If it is southern Africa – up to the Democratic Republic of Congo – we will send our equipment overland. On the western side we go up by boat. On the east, we will take our equipment to Durban by road, go by ship to Mombasa and then offload and go into different countries from there. We will send a project team from South Africa and establish them up there for the duration of the project.

“Ultimately we have three requirements for working in Africa. Our people must be safe, we have to get our equipment in and out, and we have to get paid. If we can get those three things right, we’ll find a way of doing the job.
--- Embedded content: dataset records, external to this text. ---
$ cat config.mk
export PLATFORM = sky130hd
export DESIGN_NAME = mpkt_framer
export DESIGN_NICKNAME = d
export VERILOG_FILES = /design/src/rtl/mpkt_pkg.sv /design/src/rtl/mpkt_tx.sv /design/src/rtl/mpkt_rx.sv /design/src/rtl/mpkt_framer.sv
export SDC_FILE = /design/constraint.sdc
export NUM_CORES = 1
export LEC_CHECK = 0
export ABC_AREA = 1
export BUFFER_PORTS_ARGS = -buffer_cell sky130_fd_sc_hd__buf_2
export CAP_MARGIN = 25
export CORE_ASPECT_RATIO = 1.4
export CORE_UTILIZATION = 62
export DETAILED_ROUTE_END_ITERATION = 7
export GPL_ROUTABILITY_DRIVEN = 0
export HOLD_SLACK_MARGIN = 0.1
export PLACE_DENSITY = 0.83
export REMOVE_ABC_BUFFERS = 1
export SYNTH_ARGS = -nofsm -noshare
export SYNTH_HDL_FRONTEND = slang
export SYNTH_SLANG_ARGS = --single-unit
export TNS_END_PERCENT = 20
$ cat constraint.sdc
create_clock -name clk -period 11.3 [get_ports clk]
set_input_delay 3.39 -clock clk [delete_from_list [all_inputs] [get_ports clk]]
set_output_delay 3.39 -clock clk [all_outputs]
set_load 0.01 [all_outputs]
Fortunately for us, working with large multinationals we have never had a problem getting paid.”

De Witt building web

The De Witt building in Pretoria 

Fast forward to the World Demolition Awards of 2017 and 2018. If its first successful entry, an explosive demolition of the 15-storey HG de Witt Building in a confined space in Pretoria, was an interesting project, the following year Jet went up a notch.

The demolition of the Unit 3 boiler at Eskom Holdings’ Duvha power station was not just technically challenging, it required serious resource investment as well. The maximum workforce on the contract at peak was 145 people, or around half of Jet’s total strength. It wasn’t the sort of job to be undertaken lightly.
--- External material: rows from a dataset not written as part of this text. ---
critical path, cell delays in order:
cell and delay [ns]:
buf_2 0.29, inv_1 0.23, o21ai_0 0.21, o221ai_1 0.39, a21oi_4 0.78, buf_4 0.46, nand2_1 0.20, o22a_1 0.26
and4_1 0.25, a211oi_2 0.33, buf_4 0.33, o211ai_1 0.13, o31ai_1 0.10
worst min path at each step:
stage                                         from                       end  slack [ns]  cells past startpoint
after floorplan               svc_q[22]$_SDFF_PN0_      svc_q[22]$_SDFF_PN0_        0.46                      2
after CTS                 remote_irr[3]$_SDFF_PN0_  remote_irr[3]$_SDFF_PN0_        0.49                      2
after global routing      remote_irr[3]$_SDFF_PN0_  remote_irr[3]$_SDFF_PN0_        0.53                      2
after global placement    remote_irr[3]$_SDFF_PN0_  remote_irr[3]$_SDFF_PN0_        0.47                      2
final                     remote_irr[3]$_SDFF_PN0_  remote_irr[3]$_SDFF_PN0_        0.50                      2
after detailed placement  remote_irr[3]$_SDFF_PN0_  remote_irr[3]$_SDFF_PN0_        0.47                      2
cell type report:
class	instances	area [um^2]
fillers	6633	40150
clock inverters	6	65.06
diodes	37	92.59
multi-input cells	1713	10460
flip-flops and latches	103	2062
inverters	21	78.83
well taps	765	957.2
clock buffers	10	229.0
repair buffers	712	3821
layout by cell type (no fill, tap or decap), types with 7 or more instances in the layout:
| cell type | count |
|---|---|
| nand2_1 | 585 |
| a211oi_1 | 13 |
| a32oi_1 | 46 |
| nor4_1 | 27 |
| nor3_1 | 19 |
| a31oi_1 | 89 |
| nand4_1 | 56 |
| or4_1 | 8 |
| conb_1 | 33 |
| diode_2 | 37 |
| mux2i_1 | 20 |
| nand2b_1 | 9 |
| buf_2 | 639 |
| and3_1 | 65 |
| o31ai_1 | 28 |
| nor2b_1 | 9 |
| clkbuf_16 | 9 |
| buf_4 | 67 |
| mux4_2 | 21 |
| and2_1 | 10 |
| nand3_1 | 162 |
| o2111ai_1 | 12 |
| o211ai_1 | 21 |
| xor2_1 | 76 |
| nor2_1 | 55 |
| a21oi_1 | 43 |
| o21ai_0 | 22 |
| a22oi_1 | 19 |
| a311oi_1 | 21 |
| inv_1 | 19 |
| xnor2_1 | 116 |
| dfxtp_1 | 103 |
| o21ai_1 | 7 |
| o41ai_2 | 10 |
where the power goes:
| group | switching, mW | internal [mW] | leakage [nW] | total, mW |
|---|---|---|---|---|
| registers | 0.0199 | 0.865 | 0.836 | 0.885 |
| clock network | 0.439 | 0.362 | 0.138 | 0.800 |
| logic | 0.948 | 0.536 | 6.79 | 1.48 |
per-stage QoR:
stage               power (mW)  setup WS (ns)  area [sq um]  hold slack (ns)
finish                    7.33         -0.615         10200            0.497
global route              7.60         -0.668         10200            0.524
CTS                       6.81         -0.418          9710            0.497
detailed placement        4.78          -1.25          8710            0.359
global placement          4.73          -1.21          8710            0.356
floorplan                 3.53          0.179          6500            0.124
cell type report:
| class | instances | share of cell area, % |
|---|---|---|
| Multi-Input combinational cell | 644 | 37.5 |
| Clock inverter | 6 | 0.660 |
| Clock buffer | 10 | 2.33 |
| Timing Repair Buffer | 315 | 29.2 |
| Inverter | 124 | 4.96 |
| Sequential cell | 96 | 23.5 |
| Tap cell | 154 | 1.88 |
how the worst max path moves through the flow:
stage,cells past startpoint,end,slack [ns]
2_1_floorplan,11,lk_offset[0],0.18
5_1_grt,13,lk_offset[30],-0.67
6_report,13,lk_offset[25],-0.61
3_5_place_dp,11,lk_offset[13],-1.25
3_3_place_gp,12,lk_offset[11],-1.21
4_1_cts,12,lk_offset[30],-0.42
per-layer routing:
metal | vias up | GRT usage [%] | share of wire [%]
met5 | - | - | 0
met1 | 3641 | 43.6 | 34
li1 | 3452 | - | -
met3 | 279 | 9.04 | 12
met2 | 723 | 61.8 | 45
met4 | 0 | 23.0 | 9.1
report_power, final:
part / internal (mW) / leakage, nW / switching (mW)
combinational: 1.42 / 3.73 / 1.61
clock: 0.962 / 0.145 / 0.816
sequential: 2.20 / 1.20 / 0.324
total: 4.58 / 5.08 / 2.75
### src/rtl/imm_carry_add_unit.sv
module imm_carry_add_unit #(
  parameter int XLEN   = 64,
  parameter int NARROW = 32,
  parameter int IMMW   = 16,
  parameter logic [5:0] OP_PLAIN  = 6'd12,
  parameter logic [5:0] OP_RECORD = 6'd13
) (
  input  logic            clk,
  input  logic            rst_n,
  input  logic            in_valid,
  input  logic [31:0]     insn,
  input  logic [XLEN-1:0] src_val,
  input  logic            xer_so,
  input  logic            wide_mode,
  output logic [4:0]      src_sel,
  output logic            out_valid,
  output logic [4:0]      dst_idx,
  output logic [XLEN-1:0] result,
  output logic            carry,
  output logic [3:0]      cr0,
  output logic            gpr_we,
  output logic            ca_we,
  output logic            cr0_we,
  output logic            illegal
);
  localparam int UPPER = XLEN - NARROW;

  logic [5:0]      opcd;
  logic [XLEN-1:0] imm_x;
  logic [XLEN:0]   sum_w;
  logic [NARROW:0] sum_n;
  logic [XLEN-1:0] res_c;
  logic [XLEN-1:0] cmp_v;
  logic            carry_c, is_plain, is_rec, known;
  logic            lt_c, gt_c, eq_c;

  assign opcd    = insn[31:26];
  assign src_sel = insn[20:16];
  assign imm_x   = {{(XLEN-IMMW){insn[IMMW-1]}}, insn[IMMW-1:0]};

  assign sum_w = {1'b0, src_val} + {1'b0, imm_x};
  assign sum_n = {1'b0, src_val[NARROW-1:0]} + {1'b0, imm_x[NARROW-1:0]};

  assign res_c   = wide_mode ? sum_w[XLEN-1:0] : {{UPPER{1'b0}}, sum_n[NARROW-1:0]};
  assign carry_c = wide_mode ? sum_w[XLEN] : sum_n[NARROW];
  assign cmp_v   = wide_mode ? sum_w[XLEN-1:0]
                             : {{UPPER{sum_n[NARROW-1]}}, sum_n[NARROW-1:0]};

  assign eq_c = (cmp_v == '0);
  assign lt_c = cmp_v[XLEN-1];
  assign gt_c = !lt_c && !eq_c;

  assign is_plain = (opcd == OP_PLAIN);
  assign is_rec   = (opcd == OP_RECORD);
  assign known    = is_plain || is_rec;

  always_ff @(posedge clk) begin
    if (!rst_n) begin
      out_valid <= 1'b0;
      dst_idx   <= '0;
      result    <= '0;
      carry     <= 1'b0;
      cr0       <= '0;
      gpr_we    <= 1'b0;
      ca_we     <= 1'b0;
      cr0_we    <= 1'b0;
      illegal   <= 1'b0;
    end else begin
      out_valid <= in_valid;
      gpr_we    <= in_valid && known;
      ca_we     <= in_valid && known;
      cr0_we    <= in_valid && is_rec;
      illegal   <= in_valid && !known;
      if (in_valid) begin
        dst_idx <= insn[25:21];
        result  <= res_c;
        carry   <= carry_c;
        cr0     <= {lt_c, gt_c, eq_c, xer_so};
      end
    end
  end
endmodule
“It was a matter of circumstances. The project presented itself, and it was hugely exciting and demanding. We took the job and we had no option but to commit those resources. It was a major consideration, but the project was too enticing to pass up.

“Our attitude to our employees is that without them we have nothing, and it’s very important to us to get the right people, develop them, train them and go on from there. You can’t possibly have this kind of business in the developing world unless you really look after your people. We keep our full time staff during the different economic cycles, which in a downturn just makes it that much worse because there’s not so much work around and you’re still paying extra wages, but when a project comes to the table you can jump on it.

Duvha power station web

Eskom Holdings’ Duvha power station including Unit 3 boiler

“We often spend quite large amounts on development and direct training. In terms of wider governance issues, that is where my wife Liz heads everything. Her outlook is very important, especially in developing environments when major companies look at us for work and do a detailed study on us.”
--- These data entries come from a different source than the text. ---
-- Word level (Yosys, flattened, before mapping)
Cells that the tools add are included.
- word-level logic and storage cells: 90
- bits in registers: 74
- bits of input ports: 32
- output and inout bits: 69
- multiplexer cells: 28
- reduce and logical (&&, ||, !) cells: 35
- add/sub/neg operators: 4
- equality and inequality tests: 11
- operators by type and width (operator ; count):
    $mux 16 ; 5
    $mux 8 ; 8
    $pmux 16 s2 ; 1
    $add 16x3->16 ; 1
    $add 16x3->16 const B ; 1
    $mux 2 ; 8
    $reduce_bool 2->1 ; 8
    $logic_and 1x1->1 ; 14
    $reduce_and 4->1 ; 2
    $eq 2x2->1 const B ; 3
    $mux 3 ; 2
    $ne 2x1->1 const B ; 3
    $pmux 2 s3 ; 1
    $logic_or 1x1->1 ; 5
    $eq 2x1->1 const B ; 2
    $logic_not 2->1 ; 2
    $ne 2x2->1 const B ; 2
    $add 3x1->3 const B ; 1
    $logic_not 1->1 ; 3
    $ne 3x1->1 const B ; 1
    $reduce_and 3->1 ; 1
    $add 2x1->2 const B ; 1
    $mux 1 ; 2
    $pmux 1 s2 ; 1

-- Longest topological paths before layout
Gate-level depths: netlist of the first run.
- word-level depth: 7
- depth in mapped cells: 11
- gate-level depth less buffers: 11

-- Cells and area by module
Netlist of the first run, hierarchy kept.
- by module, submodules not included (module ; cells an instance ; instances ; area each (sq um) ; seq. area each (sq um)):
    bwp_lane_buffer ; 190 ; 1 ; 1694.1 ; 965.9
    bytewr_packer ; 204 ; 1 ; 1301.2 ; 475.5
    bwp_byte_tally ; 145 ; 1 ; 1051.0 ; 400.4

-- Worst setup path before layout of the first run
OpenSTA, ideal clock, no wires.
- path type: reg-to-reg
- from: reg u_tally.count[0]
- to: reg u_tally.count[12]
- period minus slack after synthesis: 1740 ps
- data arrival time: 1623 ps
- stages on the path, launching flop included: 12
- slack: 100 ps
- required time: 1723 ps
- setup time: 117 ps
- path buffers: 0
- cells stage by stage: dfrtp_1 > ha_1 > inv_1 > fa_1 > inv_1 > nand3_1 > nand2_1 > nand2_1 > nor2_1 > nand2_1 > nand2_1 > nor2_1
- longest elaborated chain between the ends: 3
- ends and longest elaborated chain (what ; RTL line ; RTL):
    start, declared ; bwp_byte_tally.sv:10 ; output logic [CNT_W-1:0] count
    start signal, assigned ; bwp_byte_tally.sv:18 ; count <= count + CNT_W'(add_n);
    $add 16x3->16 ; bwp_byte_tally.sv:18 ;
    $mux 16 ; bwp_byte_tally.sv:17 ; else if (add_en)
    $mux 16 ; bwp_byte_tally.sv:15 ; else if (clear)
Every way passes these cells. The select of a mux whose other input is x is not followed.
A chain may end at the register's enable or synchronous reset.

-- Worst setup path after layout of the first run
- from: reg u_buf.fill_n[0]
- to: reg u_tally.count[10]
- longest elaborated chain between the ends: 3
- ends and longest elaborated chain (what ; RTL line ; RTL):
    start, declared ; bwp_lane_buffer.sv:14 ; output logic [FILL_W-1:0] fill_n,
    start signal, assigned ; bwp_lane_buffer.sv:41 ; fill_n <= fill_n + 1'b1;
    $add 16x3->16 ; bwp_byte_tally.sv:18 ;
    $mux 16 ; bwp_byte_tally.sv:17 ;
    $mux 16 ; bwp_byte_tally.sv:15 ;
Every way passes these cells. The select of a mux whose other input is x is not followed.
The demolition industry and the skills shortage

With demolition facing a skills shortage that extends far beyond the shores of South Africa, this approach is another investment for the longer term.

“I think the skills shortage is a worldwide problem. Places like the United Kingdom for instance, by and large those guys there are in their late 50s or 60s and it’s not something where you can go into universities and produce lots of people through the normal education system. I’ve come across lots of people over the years that have been very excited about the prospect of demolition, but they soon fade away. It is rare to find someone who will stick it with it long term, because 0.1% of it is glamour and the other 99.9% is just hard, stressful work. It takes time. You need to pay your dues; you need the right people around you.”

So as South Africa – fresh from its latest round of elections – looks ahead to the future and Joe Brinkmann looks ahead with it, does he still feel the positivity that brought him to the country in the first place?

Heavy Industrial 004 - MCM 01 web

Joe says Jet is most at home in heavy industrial projects

“The general view from the business perspective is that the outcome of the national elections is generally positive for the economy and business development in South Africa. The pace at which things improve is yet to be seen, as we are rebuilding the country from a low point in our recent history. There are many challenges to be overcome, but we remain cautiously optimistic, and look forward to the imminent future.”